2 types of vaccines are currently available:
- Attenuated viruses (modification of the viruses phenotype) but attenuation level is difficult to control
- Inactivated viruses are highly expensive as well as difficult to obtain and show limited efficiency on a short period (require multiple injections)
HOW IT WORKS
Combination of two novel methodologies:
- Obtention of attenuated virus (with a controlled attenuation level), by a randomized but controlled re-encoding approach
- Production of infectious virus by infectious-subgenomic-amplicons (ISA) produced by RT-PCR on the whole viral genome
Developed by Pr.

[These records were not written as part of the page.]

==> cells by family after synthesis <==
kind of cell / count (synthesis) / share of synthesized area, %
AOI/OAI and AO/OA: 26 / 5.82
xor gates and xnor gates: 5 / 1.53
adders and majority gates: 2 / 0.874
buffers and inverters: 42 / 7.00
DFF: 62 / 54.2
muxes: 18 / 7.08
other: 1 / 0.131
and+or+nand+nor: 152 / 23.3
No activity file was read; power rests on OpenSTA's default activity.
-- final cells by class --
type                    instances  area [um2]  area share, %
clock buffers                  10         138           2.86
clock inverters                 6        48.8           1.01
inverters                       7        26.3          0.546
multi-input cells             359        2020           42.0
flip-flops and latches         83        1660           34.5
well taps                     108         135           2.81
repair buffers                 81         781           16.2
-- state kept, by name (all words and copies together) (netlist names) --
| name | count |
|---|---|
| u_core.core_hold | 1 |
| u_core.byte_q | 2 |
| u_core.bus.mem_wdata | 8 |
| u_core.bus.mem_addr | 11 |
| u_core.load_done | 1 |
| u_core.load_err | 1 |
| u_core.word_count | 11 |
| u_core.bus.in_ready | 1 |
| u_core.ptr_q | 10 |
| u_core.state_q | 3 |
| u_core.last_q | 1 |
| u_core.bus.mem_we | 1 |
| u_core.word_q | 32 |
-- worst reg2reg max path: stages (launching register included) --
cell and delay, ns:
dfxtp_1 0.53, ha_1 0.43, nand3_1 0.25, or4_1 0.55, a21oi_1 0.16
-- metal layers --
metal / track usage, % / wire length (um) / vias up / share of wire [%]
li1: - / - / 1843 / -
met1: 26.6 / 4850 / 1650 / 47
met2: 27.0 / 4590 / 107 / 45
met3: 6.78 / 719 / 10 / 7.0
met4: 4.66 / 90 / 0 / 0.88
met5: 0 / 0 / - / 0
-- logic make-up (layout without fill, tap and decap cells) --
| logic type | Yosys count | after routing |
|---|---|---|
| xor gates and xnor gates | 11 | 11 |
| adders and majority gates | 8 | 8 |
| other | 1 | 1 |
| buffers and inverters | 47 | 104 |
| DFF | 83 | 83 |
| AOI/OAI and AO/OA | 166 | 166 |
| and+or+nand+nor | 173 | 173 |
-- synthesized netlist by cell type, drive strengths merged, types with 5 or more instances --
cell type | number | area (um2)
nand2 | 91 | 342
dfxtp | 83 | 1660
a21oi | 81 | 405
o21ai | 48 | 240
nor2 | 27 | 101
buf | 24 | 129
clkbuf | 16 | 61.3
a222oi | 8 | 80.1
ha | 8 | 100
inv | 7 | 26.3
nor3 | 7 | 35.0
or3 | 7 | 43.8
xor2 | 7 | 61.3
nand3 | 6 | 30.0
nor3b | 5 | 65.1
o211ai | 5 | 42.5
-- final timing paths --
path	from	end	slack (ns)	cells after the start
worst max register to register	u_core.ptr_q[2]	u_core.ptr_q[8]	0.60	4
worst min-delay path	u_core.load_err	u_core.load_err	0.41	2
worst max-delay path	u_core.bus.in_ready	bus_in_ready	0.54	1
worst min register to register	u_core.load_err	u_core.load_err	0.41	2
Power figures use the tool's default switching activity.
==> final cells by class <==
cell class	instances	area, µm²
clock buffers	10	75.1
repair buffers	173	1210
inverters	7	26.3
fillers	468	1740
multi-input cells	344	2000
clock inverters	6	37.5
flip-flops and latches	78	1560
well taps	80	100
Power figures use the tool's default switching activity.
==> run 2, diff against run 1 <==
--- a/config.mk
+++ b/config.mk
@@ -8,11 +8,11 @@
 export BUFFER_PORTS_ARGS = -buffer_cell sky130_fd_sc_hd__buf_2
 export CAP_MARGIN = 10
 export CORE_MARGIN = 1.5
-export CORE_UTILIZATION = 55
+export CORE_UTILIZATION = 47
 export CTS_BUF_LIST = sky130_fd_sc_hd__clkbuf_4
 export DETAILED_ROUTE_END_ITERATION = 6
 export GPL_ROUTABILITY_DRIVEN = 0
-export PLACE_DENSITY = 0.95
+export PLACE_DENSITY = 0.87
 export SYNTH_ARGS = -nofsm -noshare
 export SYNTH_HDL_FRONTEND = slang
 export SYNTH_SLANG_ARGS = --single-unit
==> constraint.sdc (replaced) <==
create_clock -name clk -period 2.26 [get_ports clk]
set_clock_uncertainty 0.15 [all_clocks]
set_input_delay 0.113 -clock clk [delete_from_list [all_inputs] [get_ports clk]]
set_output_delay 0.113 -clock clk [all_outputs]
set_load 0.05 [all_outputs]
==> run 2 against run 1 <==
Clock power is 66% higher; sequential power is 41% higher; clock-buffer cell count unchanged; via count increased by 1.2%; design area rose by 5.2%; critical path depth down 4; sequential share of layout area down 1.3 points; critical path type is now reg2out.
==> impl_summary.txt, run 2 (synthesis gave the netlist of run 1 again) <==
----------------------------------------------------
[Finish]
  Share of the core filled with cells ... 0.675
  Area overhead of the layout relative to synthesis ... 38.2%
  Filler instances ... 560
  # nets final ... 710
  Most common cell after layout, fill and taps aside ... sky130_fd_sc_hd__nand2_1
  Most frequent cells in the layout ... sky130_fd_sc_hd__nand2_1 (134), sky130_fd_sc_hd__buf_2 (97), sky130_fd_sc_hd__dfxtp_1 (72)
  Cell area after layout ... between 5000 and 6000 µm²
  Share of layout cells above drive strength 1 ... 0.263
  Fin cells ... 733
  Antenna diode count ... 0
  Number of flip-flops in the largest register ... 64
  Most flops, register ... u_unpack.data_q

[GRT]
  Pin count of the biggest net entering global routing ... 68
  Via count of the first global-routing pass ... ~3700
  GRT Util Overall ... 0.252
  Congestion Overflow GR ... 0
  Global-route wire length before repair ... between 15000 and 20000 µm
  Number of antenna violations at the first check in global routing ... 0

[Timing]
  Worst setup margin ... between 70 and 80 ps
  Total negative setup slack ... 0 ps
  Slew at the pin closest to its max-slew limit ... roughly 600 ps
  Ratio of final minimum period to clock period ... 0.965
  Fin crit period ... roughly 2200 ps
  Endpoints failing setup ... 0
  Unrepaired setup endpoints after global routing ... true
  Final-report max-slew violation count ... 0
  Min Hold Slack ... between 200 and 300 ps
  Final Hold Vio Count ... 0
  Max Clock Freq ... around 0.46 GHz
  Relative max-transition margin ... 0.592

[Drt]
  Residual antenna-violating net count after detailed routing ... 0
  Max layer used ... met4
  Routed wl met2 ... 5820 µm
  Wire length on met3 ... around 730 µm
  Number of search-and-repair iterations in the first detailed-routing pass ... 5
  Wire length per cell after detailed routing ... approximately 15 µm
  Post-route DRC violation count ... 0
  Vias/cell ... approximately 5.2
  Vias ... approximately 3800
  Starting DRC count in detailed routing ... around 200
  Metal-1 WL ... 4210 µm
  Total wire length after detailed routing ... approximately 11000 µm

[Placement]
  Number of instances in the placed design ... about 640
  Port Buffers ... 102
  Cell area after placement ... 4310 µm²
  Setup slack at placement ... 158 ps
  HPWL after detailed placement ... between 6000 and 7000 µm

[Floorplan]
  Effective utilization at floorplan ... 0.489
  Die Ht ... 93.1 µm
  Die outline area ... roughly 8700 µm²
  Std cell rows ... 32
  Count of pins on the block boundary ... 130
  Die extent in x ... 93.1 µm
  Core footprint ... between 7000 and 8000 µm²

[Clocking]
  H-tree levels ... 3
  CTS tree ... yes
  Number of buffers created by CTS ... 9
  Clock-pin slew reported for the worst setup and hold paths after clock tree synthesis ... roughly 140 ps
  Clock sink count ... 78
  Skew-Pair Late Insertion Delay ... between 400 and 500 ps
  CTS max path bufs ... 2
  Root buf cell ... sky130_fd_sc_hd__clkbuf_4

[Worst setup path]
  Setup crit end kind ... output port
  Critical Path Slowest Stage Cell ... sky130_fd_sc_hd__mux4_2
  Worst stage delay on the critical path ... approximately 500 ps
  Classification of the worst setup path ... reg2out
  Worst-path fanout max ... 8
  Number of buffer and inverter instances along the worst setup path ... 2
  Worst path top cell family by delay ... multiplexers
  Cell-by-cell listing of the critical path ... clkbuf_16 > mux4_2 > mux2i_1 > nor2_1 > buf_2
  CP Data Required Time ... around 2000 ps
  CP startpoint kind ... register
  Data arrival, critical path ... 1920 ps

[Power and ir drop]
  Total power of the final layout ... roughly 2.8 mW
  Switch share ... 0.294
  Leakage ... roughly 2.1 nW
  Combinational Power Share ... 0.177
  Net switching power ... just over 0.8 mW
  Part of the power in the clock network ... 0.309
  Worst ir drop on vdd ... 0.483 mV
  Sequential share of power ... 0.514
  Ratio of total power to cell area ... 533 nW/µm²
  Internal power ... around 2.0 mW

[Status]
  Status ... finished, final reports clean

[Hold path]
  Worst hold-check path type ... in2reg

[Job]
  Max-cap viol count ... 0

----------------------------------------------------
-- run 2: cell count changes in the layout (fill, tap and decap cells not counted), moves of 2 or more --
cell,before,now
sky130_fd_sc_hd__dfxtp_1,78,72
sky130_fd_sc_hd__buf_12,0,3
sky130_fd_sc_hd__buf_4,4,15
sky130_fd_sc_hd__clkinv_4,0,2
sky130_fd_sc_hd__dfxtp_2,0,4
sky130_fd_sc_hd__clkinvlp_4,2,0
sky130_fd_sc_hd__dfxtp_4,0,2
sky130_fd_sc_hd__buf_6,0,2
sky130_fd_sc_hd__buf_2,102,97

Xavier DE LAMBALLERIE’s team, at “Viral Diseases Emergence” Lab (UMR_D 190, Medicine University of Marseille, FRANCE), scientific key opinion leader in vaccinology
KEY BENEFITS
- Control of undesired genomic mutations and of viral attenuation levels
- No possible escape by reversion (reversion level does not exceed 0,34% even after 200 cell cycles)
- No problem of clonal diversity, and high stability of the attenuated generated viruses
- Very low probability of recombination with a wild strain
- 1-month production (versus 5 months with standard method)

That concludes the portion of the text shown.